We watch the love-sick duo riding together on Henry’s motorbike singing We Are So in Love and then we see them making love with Henry looking up from between Ann’s legs to face the camera with the same droning ‘We are so in Love.’ It’s not a question of methinks he doth protest too much, but yes, we know you are in love – we see it.
After the highs of this power-couple romance, comes the rocky bit where alcoholic, Henry self-destructs as Ann’s fame grows. Finally, the tragic stage of A Star is Born, but here what follows is not just tragic, but murderous.
And the hackneyed plot is transformed by a twist – a big twist, in the form of their child, Annette. At first, the child is as artificial as the story and as creepy as the film’s Gothic sets in deep, rich hues of red and green. Carax gives us a puppet daughter with the joins in her arms visible, only nobody comments, nobody frets – nobody seems to notice.
In arguably the best scene in the film (until the terrific final scene), Henry takes his wife and daughter on their yacht for some quality time together. It doesn’t matter that we never figured Henry for a sailor. This is an excuse for a really scary Gothic scene and the song Let’s Waltz in a Storm that says it all. A storm rocks the boat, and the intrigue starts to resemble Polanski’s deadly thriller A Knife in the Water.
If Annette looks like Pinocchio without the nose, she takes after her mother, Ann, in the voice department. Annette has the voice of an angel – a miracle that Henry exploits at his peril. Here, it is necessary to introduce the other key character in the story, the Accompanist (Simon Helberg) who is introduced to us singing – what else? – I am the Accompanist. This poor chap is hopelessly in love with Ann with whom he works. He might have had a chance with her were it not for her irrational attraction to Henry.

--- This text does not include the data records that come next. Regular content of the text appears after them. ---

$ cat flow/run.sh
#!/bin/bash
# OpenROAD 26Q1-2900-gdf79404cd8, Yosys 0.63+post, stock flow scripts
make -C /OpenROAD-flow-scripts/flow DESIGN_CONFIG=/design/flow/config.mk WORK_HOME=/design/flow/orfs finish
$ cat flow/config.mk
export PLATFORM = sky130hd
export DESIGN_NAME = top_module
export DESIGN_NICKNAME = top_module
export VERILOG_FILES = /design/flow/design.v
export SDC_FILE = /design/flow/constraint.sdc
export NUM_CORES = 4
export LEC_CHECK = 1
export CORE_AREA = 10 10 114 114
export DIE_AREA = 0 0 124 124
$ cat flow/constraint.sdc
current_design top_module

set clk_period 5.7
set clk_io_pct 0.2

create_clock -name clk0 -period $clk_period [get_ports {clk}]

set non_clock_inputs [all_inputs -no_clocks]
set_input_delay [expr $clk_period * $clk_io_pct] -clock clk0 $non_clock_inputs
set_output_delay [expr $clk_period * $clk_io_pct] -clock clk0 [all_outputs]
$ cat flow/design.v
`timescale 1ns / 1ps
module refreshcounter(input  r_clk, output reg [1:0] r_counter =0
    );
    always@(posedge r_clk)  r_counter <= r_counter +1;
endmodule
module anode_control ( input [1:0]r_counter, output reg[3:0] anode=0
);
    always@(r_counter)
    begin
        case(r_counter)
        2'b00 : anode =4'b1110;  
        2'b01 : anode = 4'b1101;
        2'b10 : anode = 4'b1011;
        2'b11: anode= 4'b0111;  
        endcase
    end
endmodule
module BCD_converter(
    input [3:0] digit1,  
    input [3:0] digit2,  
    input [3:0] digit3,  
    input [3:0] digit4,  
    input [1:0] r_counter,
    output reg [3:0]one_digit  
    );
    always@(r_counter)
        begin
            case(r_counter)
            2'd0 : one_digit  = digit1;  
            2'd1 : one_digit =  digit2;
            2'd2 : one_digit =  digit3;
            2'd3 : one_digit =  digit4;  
            endcase
        end   
endmodule
module cathode_convert(
    input [3:0] digit,
    output reg [7:0] cathode =0
);    
    always@(digit)
    begin
        case (digit)
        4'd0: cathode = 8'b11000000;
        4'd1: cathode = 8'b11111001;
        4'd2: cathode = 8'b10100100;
        4'd3: cathode = 8'b10110000;
        4'd4: cathode = 8'b10011001;
        4'd5: cathode = 8'b10010010;
        4'd6: cathode = 8'b10000010;
        4'd7: cathode = 8'b11111000;
        4'd8: cathode = 8'b10000000;
        4'd9: cathode = 8'b10010000;
        default : cathode = 8'b11000000;        
        endcase
    end 
endmodule
module clock_divider( input clk, output reg divider_clk =0
);
    integer counter_value=0;
    always@(posedge clk)
    begin
        if(counter_value == 1000)
        counter_value <= 0;
        else
            counter_value <= counter_value+1;
    end
    always@(posedge clk)
    begin
        if(counter_value == 1000)
            divider_clk <= ~divider_clk;
        else
            divider_clk <= divider_clk;
    end
endmodule
`timescale 1ns / 1ps
module top_module( input wire clk, input wire [7:0]switch, input [3:0]button,
 output wire [3:0] anode, output wire [7:0] cathode
    );
    wire refreshclock;
    wire [1:0] refreshcounter;
    wire [3:0] one_digit;
    clock_divider refresh_generator(.clk(clk), .divider_clk(refreshclock) );
    refreshcounter wrapper( .r_clk(refreshclock), .r_counter(refreshcounter) );
    anode_control anode_wrappert( .r_counter(refreshcounter), .anode(anode) ); 
    BCD_converter bcd_wrapper(
    .digit1(switch[3:0]),
    .digit2(switch[7:4]),
    .digit3(button[3:0]),
    .digit4(button[3:0]),
    .r_counter(refreshcounter),
    .one_digit(one_digit)
    );
    cathode_convert cathode_wrapper( .digit(one_digit), .cathode(cathode) );
endmodule
==> CHANGELOG.md <==
## Implementation

* IO buf count at 23
* RSZ-0062 raised after global routing: no
* Worst-path maximum fanout at 5
* Post-synth ARST share at 0%
* FF-to-FF End: refresh_generator.divider_clk
* H-tree levels at 2
* Num rows at 37
* Floorplan Utilization at 17.4%
* R2R Setup Slk at around 3.6 ns
* Distinct lib cells at 35
* Post-synth regs at 35
* IO Pins at 25
* Crit end category: output port
* Final ANT Viol Nets at 0
* Register pins left without a clock at 2
* TritonCTS clock tree: yes
* Crit. Startpoint: switch[5]
* Simple share at 24.0%
* Antenna diodes at 0
* Clock skew at about 0.0030 ns
* First-pass GRT wire length at 6140 um
* Levels on crit path at 8
* Worst EP required at 4.56 ns
* Hold Crit Class: reg2reg
* Tot Pwr at approximately 410 uW
* GPL Wtd Cong at approximately 0.78
* Outcome: finished, final reports clean
* Cell mode on critical path: clkdlybuf4s50_1
* Synth top area cells: dfxtp_1 38%, xor2_1 11%, ha_1 7.6%
* Final worst-path cycle share at 73.1%
* Post-Route WL at 3520 um
* Critical path, cell by cell: clkdlybuf4s50_1 > a21oi_1 > o2bb2ai_1 > inv_1 > ha_1 > mux2i_1 > a22o_1 > clkdlybuf4s50_1
* Wirelength per Cell at 9.68 um
* Clock Path Buffers at 2
* Maximum vdd drop at 0.139 mV
* Setup TNS at 0 ns
* Final Non-Filler Cells at 364
* Setup Fix Bufs, Post-CTS at 0
* RR Startpoint: refresh_generator.counter_value[13]
* DRT iter0 DRCs at 71
* Slew Viols, Final at 0
* DP Cell Count at approximately 360
* EDFF count, synth at 1
* Adder-cell share of the synthesized area at 7.61%
* CP bufs+invs at 3
* Top cell area share at 37.6%
* Reg2Reg Depth at 3
* Count of tool warnings at 32
* Die area at 15,400 um2
* Worst-Margin Slew at 0.625 ns
* Xor and xnor area share after synthesis at 14.5%
* Setup-failing EPs final at 0
* Post-cts sizing count at 0
* Max-Cap Viols at 0
* GRT Residual Overflow at 0
* Drt drc at 0
* Hold buffers post-CTS at 0
* MUX area fraction at around 1.7%
* CP Class: in2out
* Chip Area, Yosys at 1810 um2
* Delay-heaviest family, CP: buffers and inverters
* Mapped Cells at 204
* Vias in the first global route at 1,355
* Slowest CP cell: clkdlybuf4s50_1
* Worst stage delay on the critical path at 0.47 ns
* Util after Layout at a little over a fifth
* Data arrival, critical path at 3.03 ns
* Yosys Instances at 204
* Clk slew on worst S/H paths at around 0.060 ns
* Inserted Clock Buffers at 5
* Layout cells sized above 1 at around 3.5%
* CP endpoint: cathode[4]
* Initial antenna violation count at 0
* Worst skew pair latency at roughly 0.28 ns
* Post-synth seq share at between 30 and 40%
* Avg Inst Size Synth at 8.86 um2
* P&R area growth vs syn at 25.5%
* Number of unconstrained endpoints at 6
* Lkg Pwr at 0.000954 uW
* Die height at between 100 and 150 um
* Compound-Gate Fraction of Synth Area at under 10%
* Synth warn at 5
* DP Area at 2180 um2
* Worst Min Path Start: refresh_generator.counter_value[31]
* Main synth FF type: dfxtp_1
* Gr usage total at around 4.7%
* Largest net degree at the start of global routing at 17
* Crit path time final at 4.17 ns
* Commonest cells in the netlist: 34 x dfxtp_1, 23 x xor2_1, 18 x nor2_1
* Core box area at 10,400 um2
* Worst Setup Start Kind: input pin
* Max frequency at roughly 240 MHz
* First drt pass iteration count at 4
* CTS root buffer: clkbuf_8
* HPWL after DPL at between 2000 and 3000 um
* Yosys top cell by area: dfxtp_1
* Synthesized area at 1810 um2
* Post-route design area at 2270 um2
* Final Hold Vio Count at 0
* Pwr/cell area at 182 nW/um2
* Drt via density at 3.90
* Count leader, synth: dfxtp_1
* DR vias at 1,419
* Width of the die at around 120 um
* Slew HR at 58.2%
* Comb area leader: simple AND/OR/NAND/NOR gates
[registers in the layout, indices dropped and copies added, names as in the netlist]
name,cells
refresh_generator.counter_value,32
wrapper.r_counter,2
refresh_generator.divider_clk,1
[power by group]
group	internal [uW]	switching, uW
combinational	7.38	1.29
sequential	232	0
clock	95.6	76.7
[metrics by stage]
stage | hold slack, ns | worst slack (ns)
finish | 0.462 | 1.53
global route | 0.490 | 1.40
CTS | 0.463 | 1.54
detailed placement | 0.450 | 1.54
global placement | 0.441 | 1.58
floorplan | 0.425 | 2.55
[cells by family after synthesis]
family / Yosys count
AOI/OAI and AO/OA: 19
xor gates and xnor gates: 30
adders and majority gates: 11
buffers and inverters: 24
DFF: 35
muxes: 3
other: 1
and+or+nand+nor: 81
[routing by layer]
metal	global-route usage [%]	up-vias	share of wire [%]
li1	-	750	-
met1	6.70	650	49
met2	7.38	17	48
met3	1.10	2	3.2
met4	0.360	0	0.11
met5	0	-	0
[cell usage in the layout (no fill, tap or decap), types with 2 or more instances in the layout]
cell type,netlist,final
a21oi_1,4,4
nand2_1,13,13
and4_1,4,4
or4_1,2,2
nor3_1,8,8
nor4_1,12,12
inv_1,17,17
nand4_1,6,6
clkdlybuf4s50_1,0,23
o21ai_0,4,4
xnor2_1,7,7
and3_1,3,3
nor2_1,18,18
nor4b_1,2,2
xor2_1,23,23
dfxtp_1,34,34
clkbuf_8,0,6
mux2i_1,3,3
nand3_1,10,10
ha_1,11,11
o2bb2ai_1,3,3
[worst min path at each step]
stage / end / slack, ns / depth (start not counted)
6_report: refresh_generator.counter_value[31] / 0.46 / 1
5_1_grt: refresh_generator.counter_value[31] / 0.49 / 1
4_1_cts: refresh_generator.counter_value[31] / 0.46 / 1
[worst reg2reg max path: cells and delay by family, from the launching register on]
family	cells	cell delay, ns
DFF	1	0.34
and+or+nand+nor	3	1.41
[area by class of cell]
| class | count | area (um2) |
|---|---|---|
| fill | 1123 | 8150 |
| multi-input combinational | 145 | 1000 |
| sequential | 35 | 711 |
| timing repair buffer | 23 | 230 |
| tap | 136 | 170 |
| clock buffer | 7 | 86.3 |
| inverter | 18 | 67.6 |
Power is estimated from default activity; no workload was simulated.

Given the circumstances, it is a bit awkward when Henry solicits the Accompanist’s help to take Annette touring as the child wonder, an act designed to make them all rich, or rather to make Henry rich. Only the Accompanist is a nice guy and ends up more concerned about Annette than money.
So, what’s going on here? Why the deadpan literal titles to the songs and the clichéd plotting in a melodramatic style? Is Annette a satire on show biz marriages where the lack of chemistry between the lovers is apparent to everyone but them? Is it a satire on child performer exploitation or the cult status of celebrity stand-up comedians? It’s the only explanation but the film does not come across as a satire. Not only because it is not funny, but because it is not clever enough and too heavy handed to be satirising anything but Carax’s filmmaker style.
This is pure melodrama, with the gap between the action and our emotional reactions so great that we watch the characters emote and feel nothing. That’s a recipe for boredom, and were it not for Carax’s visual flair, the film would be more tedious than it is.
But then, in the final ten minutes of the film, a real miracle occurs in the form of child-actress Devyn McDowell, who will open your tear ducts just in the nick of time. It’s worth the wait.
Joyce Glasser, Mature Times film critic.